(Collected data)
⟨

This is an optimization exercise on Yosys and OpenROAD, whose aim is small area, not a production implementation.
Function was checked by simulation only, so behaviour that the tests miss may differ from the original.
No activity file was given, so power comes from the tool's default toggle rates.

// ringSwitch
module ringSwitch #(
	parameter int InterNodeFifoDepth = 8,
	parameter int IntraNodeFifoDepth = 2
) (
	input  logic                                             clk,
	input  logic                                             reset,
	input  logic [ringPkg::NodeCount*ringPkg::DataWidth-1:0] inject,
	input  logic [ringPkg::NodeCount-1:0]                    injectReceive,
	input  logic [ringPkg::NodeCount-1:0]                    EjectSlotAvail,
	output logic [ringPkg::NodeCount*ringPkg::DataWidth-1:0] eject,
	output logic [ringPkg::NodeCount-1:0]                    ejectSend,
	output logic [ringPkg::NodeCount-1:0]                    InjectSlotAvail,
	output logic [ringPkg::NodeCount*ringPkg::UtilWidth-1:0] ClockwiseUtil,
	output logic [ringPkg::NodeCount*ringPkg::UtilWidth-1:0] CounterClockwiseUtil,
	output logic [ringPkg::NodeCount*ringPkg::UtilWidth-1:0] InjectUtil
);
Size: about 11000 cells after synthesis, about 4700 flip-flops, roughly 690 I/O pins, roughly 180000 um2 of cells after synthesis.
export LEC_CHECK = 0
export CAP_MARGIN = 20
export CORE_MARGIN = 2
export CORE_UTILIZATION = 62
export SLEW_MARGIN = 20
create_clock -name core_clock -period 8.0 [get_ports {clk}]
standard.sh (not shown) runs the stock make flow with config.mk's settings and CLKGATE_MAP_FILE= SYNTH_SCRIPT=/design/flow/synth_recipe.tcl, a recipe that flattens the netlist after the stock synthesis.
==> flow/flow/run.sh <==
#!/bin/bash
# Own layout flow: the standard flow (standard.sh, unchanged synthesis),
# with smaller port buffers and a clock tree without dummy loads, built
# from clkbuf_8 leaf clusters. Each tool's output goes to a log file here.
set -euo pipefail
export BUFFER_PORTS_ARGS="-buffer_cell sky130_fd_sc_hd__buf_1"
export CTS_ARGS="-sink_clustering_enable -repair_clock_nets -dont_use_dummy_load -buf_list sky130_fd_sc_hd__clkbuf_8 -sink_clustering_size 12 -sink_clustering_max_diameter 60"
bash standard.sh > standard.log 2>&1 || { tail -50 standard.log; exit 1; }
tail -5 standard.log
Next try:
--- a/flow/config.mk
+++ b/flow/config.mk
@@ -9,3 +9,3 @@
 export CORE_MARGIN = 2
-export CORE_UTILIZATION = 62
+export CORE_UTILIZATION = 55
 export SLEW_MARGIN = 20
The new run completed with no timing, DRC or antenna violations.
Design area increases slightly.
Clock skew increases by 25 ps.
Global-route usage decreases by 3.1 points.
Combinational power hardly moves.
Setup slack improved by 200 ps.
Routed wire length increases by a few percent.
Next try:
==> flow/flow/run.sh (replaced) <==
#!/bin/bash
# Own layout flow: the standard flow (standard.sh, unchanged synthesis),
# with small port buffers, the resizer kept to small drive strengths after
# synthesis, and a clock tree without dummy loads built from clkbuf_8 leaf
# clusters. Each tool's output goes to a log file here (standard.log, and
# ORFS's per-step logs under orfs/logs).
set -euo pipefail
here="$(pwd)"
export BUFFER_PORTS_ARGS="-buffer_cell sky130_fd_sc_hd__buf_1"
export CTS_ARGS="-sink_clustering_enable -repair_clock_nets -dont_use_dummy_load -buf_list sky130_fd_sc_hd__clkbuf_8 -sink_clustering_size 12 -sink_clustering_max_diameter 60"
for step in GLOBAL_PLACE RESIZE REPAIR_TIMING_POST_PLACE CTS GLOBAL_ROUTE; do
  export PRE_${step}_TCL="$here/flow/dontuse.tcl"
done
bash standard.sh > standard.log 2>&1 || { tail -50 standard.log; exit 1; }
tail -5 standard.log
==> flow/flow/dontuse.tcl (new file) <==
set big {}
foreach lc [get_lib_cells sky130_fd_sc_hd__*] {
  set n [get_name $lc]
  if {[string match *clkbuf* $n]} continue
  if {[regexp {_(4|6|8|12|16)$} $n]} { lappend big $n }
}
set_dont_use $big
puts "dontuse.tcl: [llength $big] cells of drive 4 and up set dont_use"
--- a/flow/config.mk
+++ b/flow/config.mk
@@ -9,3 +9,3 @@
 export CORE_MARGIN = 2
-export CORE_UTILIZATION = 55
+export CORE_UTILIZATION = 60
 export SLEW_MARGIN = 20
After rerunning: Routed wire length is lower by 0.66%; total power is lower by 0.50%; area after synthesis is unchanged; non-clock buffer count went up by 48; global-route usage grows by 2.9 points; setup slack is worse by 400 ps; utilization goes up by 4.9 points.
Next try:
--- a/flow/flow/run.sh
+++ b/flow/flow/run.sh
@@ -9,3 +9,3 @@
 export BUFFER_PORTS_ARGS="-buffer_cell sky130_fd_sc_hd__buf_1"
-export CTS_ARGS="-sink_clustering_enable -repair_clock_nets -dont_use_dummy_load -buf_list sky130_fd_sc_hd__clkbuf_8 -sink_clustering_size 12 -sink_clustering_max_diameter 60"
+export CTS_ARGS="-sink_clustering_enable -repair_clock_nets -dont_use_dummy_load -buf_list sky130_fd_sc_hd__clkbuf_8 -sink_clustering_size 16 -sink_clustering_max_diameter 60"
 for step in GLOBAL_PLACE RESIZE REPAIR_TIMING_POST_PLACE CTS GLOBAL_ROUTE; do
The new run went through all stages and came out clean. Hold slack barely changes. Sequential power stays flat. Setup slack gets better by 47 ps. First-iteration DRC count is about the same. Core utilization is lower by 0.37 points. Global-route usage went down by 0.12 points. Non-clock buffer count goes down by 1. Design area fell by 0.58%. Wire length stays flat. Total power decreases by 1.8%. Via count hardly moves.

-- re-timing with driven ports --
No port has a modelled driver above. Below, the same layouts with a new extraction and two added sets of constraints. Step 1 (the two cells are an assumption about what drives the block):
set clk [get_ports {clk}]
set_driving_cell -lib_cell sky130_fd_sc_hd__clkbuf_16 $clk
set_driving_cell -lib_cell sky130_fd_sc_hd__buf_2 [delete_from_list [all_inputs] $clk]
Step 2 moves the port delays by t, midway between the first and last clock arrival at a register: inputs arrive t later, outputs are due t later. That takes back most of the time a late clock gives input paths. Three values: ideal, step 1, step 2; two values: the first two.
run | t (ns) | slack for setup (ns) | hold slack, ns | worst register clock-pin slew, ns | cell pins on the clock port's net
the first run | 1.200 | 2.431 / 2.335 / 2.877 | 0.447 / 0.447 / 0.447 | 0.09 / 0.09 | 1
the second run | 1.216 | 2.631 / 2.528 / 3.009 | 0.437 / 0.437 / 0.437 | 0.09 / 0.09 | 1
the third run | 1.177 | 2.231 / 2.132 / 3.059 | 0.449 / 0.449 / 0.449 | 0.09 / 0.09 | 1
the fourth run | 1.151 | 2.278 / 2.180 / 3.033 | 0.448 / 0.448 / 0.448 | 0.11 / 0.11 | 1
After both steps setup and hold are still met in every run listed.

⟩

For the lines above, output exactly those from the line containing "Combinational power hardly moves." through the line containing "# with small port", and skip the others.

● **SOLUTION FOR THIS TASK**
Combinational power hardly moves.
Setup slack improved by 200 ps.
Routed wire length increases by a few percent.
Next try:
==> flow/flow/run.sh (replaced) <==
#!/bin/bash
# Own layout flow: the standard flow (standard.sh, unchanged synthesis),
# with small port buffers, the resizer kept to small drive strengths after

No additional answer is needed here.